The English scholar and politician John Bacon Sawrey Morritt (1772? -1843) studied at St. John’s College, Cambridge, from where he graduated in 1794. As he had inherited the estate of Rokeby from his father, he was able to start on his travels to the East immediately after completing his studies. Moritt possessed excellent knowledge of Greek and Latin literature, was very proficient in archaeological explorations and a fine narrator. He returned to Yorkshire in 1796, and initially stayed away from politics, only to become actively involved later on. His inclination for art, literature and archaeology drove him to produce remarkable treatises on history, important works on the topography of Troy, and studies on ancient sculpture. He also wrote a series of political pamphlets.
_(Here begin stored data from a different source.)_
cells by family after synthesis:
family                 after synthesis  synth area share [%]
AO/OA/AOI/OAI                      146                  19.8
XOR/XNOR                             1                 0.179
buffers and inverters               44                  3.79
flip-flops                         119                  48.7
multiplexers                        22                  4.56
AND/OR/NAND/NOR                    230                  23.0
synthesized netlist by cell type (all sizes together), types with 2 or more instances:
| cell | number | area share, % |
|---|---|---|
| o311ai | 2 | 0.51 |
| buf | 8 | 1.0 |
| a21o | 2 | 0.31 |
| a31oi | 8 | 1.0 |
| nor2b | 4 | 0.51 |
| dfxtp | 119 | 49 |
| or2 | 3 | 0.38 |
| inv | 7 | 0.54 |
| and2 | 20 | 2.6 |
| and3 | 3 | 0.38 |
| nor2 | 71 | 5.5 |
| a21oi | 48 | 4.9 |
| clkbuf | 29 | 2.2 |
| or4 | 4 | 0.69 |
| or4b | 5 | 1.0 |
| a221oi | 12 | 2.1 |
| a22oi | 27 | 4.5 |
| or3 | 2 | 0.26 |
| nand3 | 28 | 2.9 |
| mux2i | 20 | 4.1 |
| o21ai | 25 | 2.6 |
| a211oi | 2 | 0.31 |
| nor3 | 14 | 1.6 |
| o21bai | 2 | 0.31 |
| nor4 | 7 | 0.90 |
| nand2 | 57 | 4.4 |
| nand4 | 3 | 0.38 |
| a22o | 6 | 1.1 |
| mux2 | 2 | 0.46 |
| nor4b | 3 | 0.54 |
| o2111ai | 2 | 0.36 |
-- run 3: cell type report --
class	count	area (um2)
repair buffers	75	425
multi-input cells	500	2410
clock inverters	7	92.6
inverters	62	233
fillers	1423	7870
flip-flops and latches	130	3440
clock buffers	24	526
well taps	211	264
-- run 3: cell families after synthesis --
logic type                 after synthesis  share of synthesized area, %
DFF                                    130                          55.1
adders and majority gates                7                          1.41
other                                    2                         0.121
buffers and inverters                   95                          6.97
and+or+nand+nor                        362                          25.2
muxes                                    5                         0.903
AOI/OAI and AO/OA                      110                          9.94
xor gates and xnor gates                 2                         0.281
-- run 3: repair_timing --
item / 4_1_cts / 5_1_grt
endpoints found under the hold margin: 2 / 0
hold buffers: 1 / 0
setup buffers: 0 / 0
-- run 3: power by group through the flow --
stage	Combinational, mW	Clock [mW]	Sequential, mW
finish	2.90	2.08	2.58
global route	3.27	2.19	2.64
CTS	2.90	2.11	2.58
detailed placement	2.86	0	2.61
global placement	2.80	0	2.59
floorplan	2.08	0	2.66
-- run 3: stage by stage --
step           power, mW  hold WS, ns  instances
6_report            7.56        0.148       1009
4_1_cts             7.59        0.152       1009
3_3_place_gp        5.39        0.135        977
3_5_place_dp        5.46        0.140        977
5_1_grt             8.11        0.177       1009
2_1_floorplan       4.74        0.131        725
==> config.mk <==
export PLATFORM = sky130hd
export DESIGN_NAME = mpsc_top
export DESIGN_NICKNAME = d
export VERILOG_FILES = /design/src/verilog/mpsc_pkg.sv /design/src/verilog/mpsc_top.sv /design/src/verilog/mpsc_sync.sv /design/src/verilog/mpsc_settle.sv
export SDC_FILE = /design/constraint.sdc
export NUM_CORES = 1
export LEC_CHECK = 0
export BUFFER_PORTS_ARGS = -buffer_cell sky130_fd_sc_hd__buf_2
export CORE_UTILIZATION = 55
export CTS_BUF_LIST = sky130_fd_sc_hd__clkbuf_8
export DETAILED_ROUTE_END_ITERATION = 6
export PLACE_DENSITY_LB_ADDON = 0.3
export SLEW_MARGIN = 15
export SYNTH_ARGS = -nofsm -noshare
export SYNTH_HDL_FRONTEND = slang
export SYNTH_HIERARCHICAL = 1
export SYNTH_SLANG_ARGS = --single-unit
==> constraint.sdc <==
create_clock -name clk -period 2.1 [get_ports clk]
set_input_delay 0.21 -clock clk [delete_from_list [all_inputs] [get_ports clk]]
set_output_delay 0.21 -clock clk [all_outputs]
set_load 0.02 [all_outputs]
Moritt set out on his voyage to the Ottoman empire from London in 1794. He crossed Central Europe (Brussels, Dresden, Vienna, Budapest and Bucarest) and eastern Thrace, and reached Istanbul together with his two companions. While in that city, he met two other British travellers, the botanist J. Sibthorp and the geologist J. Hawkins.
Moritt toured Troy with J. Dallaway and painter Gaetano Mercati. He also visited Nicomedea (Izmit), Nicaea (Iznik), Bursa, Izmir, Priene, Ephesus and Miletus. From Izmir he travelled to Samos and then Chios, Lesbos, Mount Athos and Thessaloniki, and from there to Thessaly and Boeotia, to finally reach Athens in January 1795. His tour continued in Attica and the Peloponnese (Corinth, Tripolis, Orchomenus, Tegea, Mystras, Argos, Nafplion, Ermione) as far as Mani in Laconia: after D. Galan in the 16th century, Moritt was the first to travel to the inland of Mani, and rendered a detailed picture of Mani society. Afterwards, he visited Kea, Myconos, Naxos, Delos, Paros, Amorgos, Kos, Halicarnassus (Bodrum), Mylasa (Milas), Knidos and Rhodes. He then sailed to Crete and subsequently travelled to Milos, Cythera, Pyrgos and Olympia in the Peloponnese. He sailed to Naples from Zakynthos, and, by way of Rome, Venice, Trieste and Vienna reached home in July 1796.
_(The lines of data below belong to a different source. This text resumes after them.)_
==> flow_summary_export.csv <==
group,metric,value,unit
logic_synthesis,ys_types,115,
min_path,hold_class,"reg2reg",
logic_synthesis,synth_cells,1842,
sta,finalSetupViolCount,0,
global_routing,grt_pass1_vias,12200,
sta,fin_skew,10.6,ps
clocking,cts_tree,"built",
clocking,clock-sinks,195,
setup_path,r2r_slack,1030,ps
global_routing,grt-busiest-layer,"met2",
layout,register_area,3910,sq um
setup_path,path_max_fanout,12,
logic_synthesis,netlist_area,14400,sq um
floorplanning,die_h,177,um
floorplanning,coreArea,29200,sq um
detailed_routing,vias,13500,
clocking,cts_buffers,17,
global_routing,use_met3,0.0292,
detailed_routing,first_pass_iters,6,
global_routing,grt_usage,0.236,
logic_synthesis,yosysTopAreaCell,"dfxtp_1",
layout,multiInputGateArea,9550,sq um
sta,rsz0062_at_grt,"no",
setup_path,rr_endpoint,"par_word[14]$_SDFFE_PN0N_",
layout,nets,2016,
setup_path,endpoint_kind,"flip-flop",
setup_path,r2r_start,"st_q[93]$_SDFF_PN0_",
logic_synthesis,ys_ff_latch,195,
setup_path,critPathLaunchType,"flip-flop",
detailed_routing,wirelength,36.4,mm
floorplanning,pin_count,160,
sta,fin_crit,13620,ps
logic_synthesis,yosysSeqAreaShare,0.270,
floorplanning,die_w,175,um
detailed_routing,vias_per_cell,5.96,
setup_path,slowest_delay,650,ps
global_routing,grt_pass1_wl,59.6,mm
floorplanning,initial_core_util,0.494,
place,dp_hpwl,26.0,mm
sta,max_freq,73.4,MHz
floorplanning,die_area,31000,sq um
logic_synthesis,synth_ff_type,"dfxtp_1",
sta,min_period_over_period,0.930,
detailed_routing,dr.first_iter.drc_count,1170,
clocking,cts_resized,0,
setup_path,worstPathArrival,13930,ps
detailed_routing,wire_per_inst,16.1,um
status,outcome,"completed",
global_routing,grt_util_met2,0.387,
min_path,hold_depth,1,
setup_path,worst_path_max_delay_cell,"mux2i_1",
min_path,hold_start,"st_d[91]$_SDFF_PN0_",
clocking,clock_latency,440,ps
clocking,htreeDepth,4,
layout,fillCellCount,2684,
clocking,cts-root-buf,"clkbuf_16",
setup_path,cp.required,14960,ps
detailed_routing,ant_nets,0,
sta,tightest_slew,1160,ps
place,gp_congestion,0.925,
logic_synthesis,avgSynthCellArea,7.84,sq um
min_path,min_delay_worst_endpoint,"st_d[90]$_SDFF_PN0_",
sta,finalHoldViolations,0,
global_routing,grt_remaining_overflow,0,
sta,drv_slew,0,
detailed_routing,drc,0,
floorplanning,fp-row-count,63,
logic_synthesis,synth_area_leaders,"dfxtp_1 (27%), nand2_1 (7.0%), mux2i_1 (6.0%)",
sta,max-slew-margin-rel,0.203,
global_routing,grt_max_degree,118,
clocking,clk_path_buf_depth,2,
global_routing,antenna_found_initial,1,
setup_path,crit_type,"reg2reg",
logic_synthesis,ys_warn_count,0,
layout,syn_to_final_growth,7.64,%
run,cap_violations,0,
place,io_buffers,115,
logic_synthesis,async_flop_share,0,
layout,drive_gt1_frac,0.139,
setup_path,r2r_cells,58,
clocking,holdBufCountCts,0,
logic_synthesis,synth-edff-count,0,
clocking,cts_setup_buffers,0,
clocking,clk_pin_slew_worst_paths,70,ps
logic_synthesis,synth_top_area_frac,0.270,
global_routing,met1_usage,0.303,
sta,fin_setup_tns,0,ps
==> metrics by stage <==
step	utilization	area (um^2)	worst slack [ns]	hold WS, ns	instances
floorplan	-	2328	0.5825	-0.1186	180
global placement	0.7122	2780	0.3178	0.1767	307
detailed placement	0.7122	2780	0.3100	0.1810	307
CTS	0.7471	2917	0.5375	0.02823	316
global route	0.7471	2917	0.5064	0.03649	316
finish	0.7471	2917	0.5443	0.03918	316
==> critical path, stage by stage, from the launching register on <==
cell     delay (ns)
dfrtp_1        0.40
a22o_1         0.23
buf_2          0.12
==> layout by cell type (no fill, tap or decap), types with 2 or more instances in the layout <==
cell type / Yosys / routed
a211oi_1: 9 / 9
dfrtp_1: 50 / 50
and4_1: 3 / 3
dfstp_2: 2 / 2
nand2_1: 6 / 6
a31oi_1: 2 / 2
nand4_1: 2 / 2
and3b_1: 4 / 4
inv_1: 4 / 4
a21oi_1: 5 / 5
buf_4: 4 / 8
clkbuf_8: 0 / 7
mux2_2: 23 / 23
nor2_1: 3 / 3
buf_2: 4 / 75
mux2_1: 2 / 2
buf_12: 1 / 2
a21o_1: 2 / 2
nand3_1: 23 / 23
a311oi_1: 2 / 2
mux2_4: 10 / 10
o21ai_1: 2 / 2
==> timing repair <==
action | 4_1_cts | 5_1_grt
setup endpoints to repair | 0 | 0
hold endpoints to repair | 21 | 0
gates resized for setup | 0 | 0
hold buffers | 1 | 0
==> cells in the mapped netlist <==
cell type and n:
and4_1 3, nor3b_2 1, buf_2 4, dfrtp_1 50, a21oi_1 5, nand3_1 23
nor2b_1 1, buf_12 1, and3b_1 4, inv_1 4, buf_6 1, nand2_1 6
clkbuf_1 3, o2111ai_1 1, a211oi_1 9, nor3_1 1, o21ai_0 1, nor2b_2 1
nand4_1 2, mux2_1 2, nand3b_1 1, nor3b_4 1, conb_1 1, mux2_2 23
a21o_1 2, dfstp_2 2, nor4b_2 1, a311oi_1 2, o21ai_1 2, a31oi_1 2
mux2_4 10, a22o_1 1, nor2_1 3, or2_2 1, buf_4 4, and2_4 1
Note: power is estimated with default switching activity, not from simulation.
Later on, Moritt became active in politics, was elected in the Parliament and socialized with eminent personalities of letters and politics. He joined the Dilettante Society and was co-founder of the aristocratic Travellers Club. Apart from his archaeological works, he also published studies on ancient Greek poetry.
Moritt's travel account was published in 1913. It consists of his letters to his family during his travels. The drawings which illustrate the edition are the work of a Viennese draughtsman who accompanied Morritt in his tour.